I will always remember my first job. While I carefully weighed
career paths worthy of a promising a fourteen-year old, my father found a job
for me. He marched me down to the corner and rang the bell of a nondescript storefront
with no identifying sign. A man who looked like a Hobbit straight out of
Tolkien's imagination answered the ring and invited us in. He introduced
himself to me simply as "Mel". I couldn't help notice that Mel walked
with a pronounced limp that gave him a rolling gate.
Mel asked me whether I could work a few hours a day after school
without my grades being affected. I said I could, and after instructing me to
report at 4 pm the next day, he hired me for the princely wage of $1.00 an
hour. As we walked out it dawned on me that I had no idea what Mel hired me
for. I found out the next day that Mel's business was engraving sets of fancy
cocktail glasses with people's initials. My job would be to pack the glasses
for shipment to his cocktail-drinking customers, whom I imagined all looked
like Cary Grant and Myrna Loy.
The "shipping department" was a beat-up, wooden table in
a corner of the factory with big bales of straw-like stuff called
excelsior that was used to pack fragile
materials before some genius invented bubble wrap. The main benefit of the job
was the collection of eye-catching
pinup calendars Mel had
hanging on the walls. While gawking at them, it was all I could do to avoid
taping my hands together instead of the boxes. The calendars were probably my
greatest incentive for showing up to work every day.

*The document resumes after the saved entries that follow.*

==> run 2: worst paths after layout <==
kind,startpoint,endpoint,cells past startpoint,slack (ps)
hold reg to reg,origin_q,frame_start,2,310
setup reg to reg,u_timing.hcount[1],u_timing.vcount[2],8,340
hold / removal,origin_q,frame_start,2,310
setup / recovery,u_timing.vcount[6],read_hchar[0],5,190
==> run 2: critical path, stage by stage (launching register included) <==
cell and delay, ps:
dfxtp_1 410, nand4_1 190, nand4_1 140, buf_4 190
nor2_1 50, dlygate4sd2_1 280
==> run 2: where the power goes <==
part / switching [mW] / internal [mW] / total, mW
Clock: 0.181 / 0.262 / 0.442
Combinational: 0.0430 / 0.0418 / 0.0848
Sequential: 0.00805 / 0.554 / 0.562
File: src/rtl/tron_pkg.sv
// tron_pkg: shared game/referee state encodings and default match constants
package tron_pkg;
  typedef enum logic [2:0] {
    MENU          = 3'd0,
    ROUND_PAUSED  = 3'd1,
    ROUND_STARTED = 3'd2,
    BLUE_WINS     = 3'd3,
    RED_WINS      = 3'd4
  } game_state_t;
  typedef enum logic [2:0] {IDLE, ARMED, PLAY, ROUND_END, MATCH_END} referee_state_t;
  localparam int WINS_TO_MATCH_DEF = 3;
  localparam int PAUSE_FRAMES_DEF  = 120;
  localparam int SCORE_W_DEF       = 4;
endpackage

File: src/rtl/frame_timer.sv
// frame_timer: loadable frame down-counter with a one-cycle done pulse on reaching zero
module frame_timer #(
  parameter int W = 8
) (
  input  logic         clk,
  input  logic         rst,
  input  logic         load,
  input  logic [W-1:0] value,
  input  logic         tick,
  output logic         done
);
  logic [W-1:0] count;
  always_ff @(posedge clk or posedge rst)
    if (rst) begin
      count <= '0;
      done  <= 1'b0;
    end else begin
      done  <= !load && tick && count == W'(1);
      count <= load ? value : (tick && count != '0) ? count - 1'b1 : count;
    end
endmodule

File: src/rtl/round_referee.sv
// round_referee: scores rounds from collision flags, paces the post-crash pause and declares the match winner
module round_referee
  import tron_pkg::*;
#(
  parameter int WINS_TO_MATCH = WINS_TO_MATCH_DEF,
  parameter int PAUSE_FRAMES  = PAUSE_FRAMES_DEF,
  parameter int SCORE_W       = SCORE_W_DEF
) (
  input  logic               Clk,
  input  logic               Reset,
  input  game_state_t        Game_State,
  input  logic               frame_tick,
  input  logic               blue_hit,
  input  logic               red_hit,
  output logic               Blue_W,
  output logic               Red_W,
  output logic               Reset_Round,
  output logic [SCORE_W-1:0] blue_score,
  output logic [SCORE_W-1:0] red_score,
  output logic               round_over
);
  localparam int TW = $clog2(PAUSE_FRAMES + 1);
  localparam logic [SCORE_W-1:0] WIN = SCORE_W'(WINS_TO_MATCH);
  referee_state_t state, next;
  logic [SCORE_W-1:0] blue_next, red_next;
  logic bw_next, rw_next, rr_next, done;
  frame_timer #(.W(TW)) timer (
    .clk  (Clk),
    .rst  (Reset),
    .load (next == ROUND_END && state != ROUND_END),
    .value(TW'(PAUSE_FRAMES)),
    .tick (frame_tick && state == ROUND_END),
    .done (done)
  );
  always_comb begin
    next      = state;
    blue_next = blue_score;
    red_next  = red_score;
    bw_next   = Blue_W;
    rw_next   = Red_W;
    rr_next   = 1'b0;
    case (state)
      IDLE: begin
        blue_next = '0;
        red_next  = '0;
        next      = Game_State == ROUND_STARTED ? PLAY : IDLE;
      end
      ARMED: next = Game_State == ROUND_STARTED ? PLAY : ARMED;
      PLAY:
        if (Game_State != ROUND_STARTED) next = ARMED;
        else if (frame_tick && (blue_hit || red_hit)) begin
          // a hit on one bike scores for the other; a double hit is a draw
          red_next  = red_score + SCORE_W'(blue_hit && !red_hit && red_score != WIN);
          blue_next = blue_score + SCORE_W'(red_hit && !blue_hit && blue_score != WIN);
          bw_next   = blue_next == WIN;
          rw_next   = red_next == WIN;
          next      = (blue_next == WIN || red_next == WIN) ? MATCH_END : ROUND_END;
        end
      ROUND_END:
        if (done) begin
          next    = ARMED;
          rr_next = 1'b1;
        end
      default: ;
    endcase
    if (Game_State == MENU) begin
      next      = IDLE;
      blue_next = '0;
      red_next  = '0;
      bw_next   = 1'b0;
      rw_next   = 1'b0;
      rr_next   = 1'b0;
    end
  end
  always_ff @(posedge Clk or posedge Reset)
    if (Reset) begin
      state       <= IDLE;
      blue_score  <= '0;
      red_score   <= '0;
      Blue_W      <= 1'b0;
      Red_W       <= 1'b0;
      Reset_Round <= 1'b0;
      round_over  <= 1'b0;
    end else begin
      state       <= next;
      blue_score  <= blue_next;
      red_score   <= red_next;
      Blue_W      <= bw_next;
      Red_W       <= rw_next;
      Reset_Round <= rr_next;
      round_over  <= next == ROUND_END;
    end
endmodule
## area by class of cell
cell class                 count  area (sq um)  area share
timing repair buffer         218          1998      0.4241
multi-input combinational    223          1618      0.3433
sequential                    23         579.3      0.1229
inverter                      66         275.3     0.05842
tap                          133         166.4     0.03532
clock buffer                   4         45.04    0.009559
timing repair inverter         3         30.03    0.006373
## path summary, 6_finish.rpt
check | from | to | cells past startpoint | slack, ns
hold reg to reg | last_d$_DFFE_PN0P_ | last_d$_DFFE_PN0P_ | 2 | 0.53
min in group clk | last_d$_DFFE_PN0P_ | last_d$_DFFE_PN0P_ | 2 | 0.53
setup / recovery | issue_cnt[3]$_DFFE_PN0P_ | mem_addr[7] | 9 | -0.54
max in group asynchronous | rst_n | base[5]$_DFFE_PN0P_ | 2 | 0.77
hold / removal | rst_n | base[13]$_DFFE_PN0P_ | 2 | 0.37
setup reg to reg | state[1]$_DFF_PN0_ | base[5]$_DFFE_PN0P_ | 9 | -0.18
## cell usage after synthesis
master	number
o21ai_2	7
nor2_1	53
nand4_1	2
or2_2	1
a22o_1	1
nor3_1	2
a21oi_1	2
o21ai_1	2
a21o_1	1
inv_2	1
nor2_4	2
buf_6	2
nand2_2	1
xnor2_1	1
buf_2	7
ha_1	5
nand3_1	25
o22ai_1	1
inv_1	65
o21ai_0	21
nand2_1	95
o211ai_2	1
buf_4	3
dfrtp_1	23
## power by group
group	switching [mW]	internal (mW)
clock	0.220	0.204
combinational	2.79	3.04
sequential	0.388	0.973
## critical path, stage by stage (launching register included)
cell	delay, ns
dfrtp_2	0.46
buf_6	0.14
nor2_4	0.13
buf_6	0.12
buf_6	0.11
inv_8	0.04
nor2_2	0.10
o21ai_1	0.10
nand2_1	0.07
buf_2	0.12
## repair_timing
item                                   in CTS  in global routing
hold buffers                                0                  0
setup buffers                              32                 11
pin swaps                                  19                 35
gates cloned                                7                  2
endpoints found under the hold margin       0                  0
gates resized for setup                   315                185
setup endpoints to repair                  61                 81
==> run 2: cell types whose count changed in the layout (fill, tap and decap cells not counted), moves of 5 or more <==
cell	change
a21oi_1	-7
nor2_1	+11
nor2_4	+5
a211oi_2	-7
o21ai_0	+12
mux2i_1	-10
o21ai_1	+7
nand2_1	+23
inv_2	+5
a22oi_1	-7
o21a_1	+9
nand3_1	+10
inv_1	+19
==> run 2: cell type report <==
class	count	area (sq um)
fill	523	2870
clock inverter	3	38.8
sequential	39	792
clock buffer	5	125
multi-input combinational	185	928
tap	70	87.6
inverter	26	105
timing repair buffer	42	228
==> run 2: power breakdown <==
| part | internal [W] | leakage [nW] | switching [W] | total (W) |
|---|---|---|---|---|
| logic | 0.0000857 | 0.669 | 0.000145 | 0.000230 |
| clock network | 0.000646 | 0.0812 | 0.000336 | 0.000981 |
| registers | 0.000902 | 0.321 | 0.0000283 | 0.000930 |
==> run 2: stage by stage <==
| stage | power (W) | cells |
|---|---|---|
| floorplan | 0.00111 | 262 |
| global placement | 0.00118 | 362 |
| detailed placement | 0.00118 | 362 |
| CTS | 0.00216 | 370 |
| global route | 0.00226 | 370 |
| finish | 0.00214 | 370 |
$ cat src/rtl/lc3_decode.sv
// lc3_decode: LC-3 decode stage that registers the fetched instruction, its NPC,
// and the execute/writeback/memory control fields decoded from it.
module lc3_decode (
    input  logic        clock,
    input  logic        reset,
    input  logic        enable_decode,
    input  logic [15:0] instr_dout,
    input  logic [15:0] npc_in,
    output logic [15:0] IR,
    output logic [15:0] npc_out,
    output logic [5:0]  E_Control,
    output logic [1:0]  W_Control,
    output logic        Mem_Control,
    output logic        decode_valid,
    output logic        illegal_instr
);
    logic [3:0]  op;
    logic        is_add, is_and, is_not, is_br, is_jmp, is_ld, is_ldr, is_ldi;
    logic        is_lea, is_st, is_str, is_sti, use_off9;
    logic [15:0] ir_q, npc_q;
    logic [5:0]  e_q, e_d;
    logic [1:0]  w_q, w_d;
    logic        m_q, m_d, v_q, ill_q, ill_d;

    assign op       = instr_dout[15:12];
    assign is_add   = op == 4'h1;
    assign is_and   = op == 4'h5;
    assign is_not   = op == 4'h9;
    assign is_br    = op == 4'h0;
    assign is_jmp   = op == 4'hC;
    assign is_ld    = op == 4'h2;
    assign is_ldr   = op == 4'h6;
    assign is_ldi   = op == 4'hA;
    assign is_lea   = op == 4'hE;
    assign is_st    = op == 4'h3;
    assign is_str   = op == 4'h7;
    assign is_sti   = op == 4'hB;
    assign use_off9 = is_br | is_ld | is_ldi | is_st | is_sti | is_lea;

    // Unsupported opcodes match none of the terms below, so their controls fall to 0.
    always_comb begin
        e_d   = {is_not ? 2'b10 : is_and ? 2'b01 : 2'b00,
                 use_off9 ? 2'b01 : (is_ldr | is_str) ? 2'b10 : is_jmp ? 2'b11 : 2'b00,
                 use_off9,
                 (is_add | is_and) & ~instr_dout[5]};
        w_d   = is_lea ? 2'b01 : (is_ld | is_ldr | is_ldi) ? 2'b10 : 2'b00;
        m_d   = is_ldi | is_sti;
        ill_d = (op == 4'h4) | (op == 4'h8) | (op == 4'hD) | (op == 4'hF);
    end

    always_ff @(posedge clock or posedge reset) begin
        if (reset) begin
            ir_q  <= '0;
            npc_q <= '0;
            e_q   <= '0;
            w_q   <= '0;
            m_q   <= 1'b0;
            v_q   <= 1'b0;
            ill_q <= 1'b0;
        end else begin
            v_q <= enable_decode;
            if (enable_decode) begin
                ir_q  <= instr_dout;
                npc_q <= npc_in;
                e_q   <= e_d;
                w_q   <= w_d;
                m_q   <= m_d;
                ill_q <= ill_d;
            end
        end
    end

    assign IR            = ir_q;
    assign npc_out       = npc_q;
    assign E_Control     = e_q;
    assign W_Control     = w_q;
    assign Mem_Control   = m_q;
    assign decode_valid  = v_q;
    assign illegal_instr = ill_q;
endmodule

Mel turned out to be a quiet, decent man who was a very talented
engraver. I did the job for a while, but before long, even the calendars
couldn't overcome the mind numbing boredom of packing glasses every day, so I
gave Mel my notice. He was really nice about it and even gave me some glasses
to take home. They had someone else's initials on them, but still, it was a big
step up the glassware ladder for us since we usually drank out of Welch's jelly
glasses.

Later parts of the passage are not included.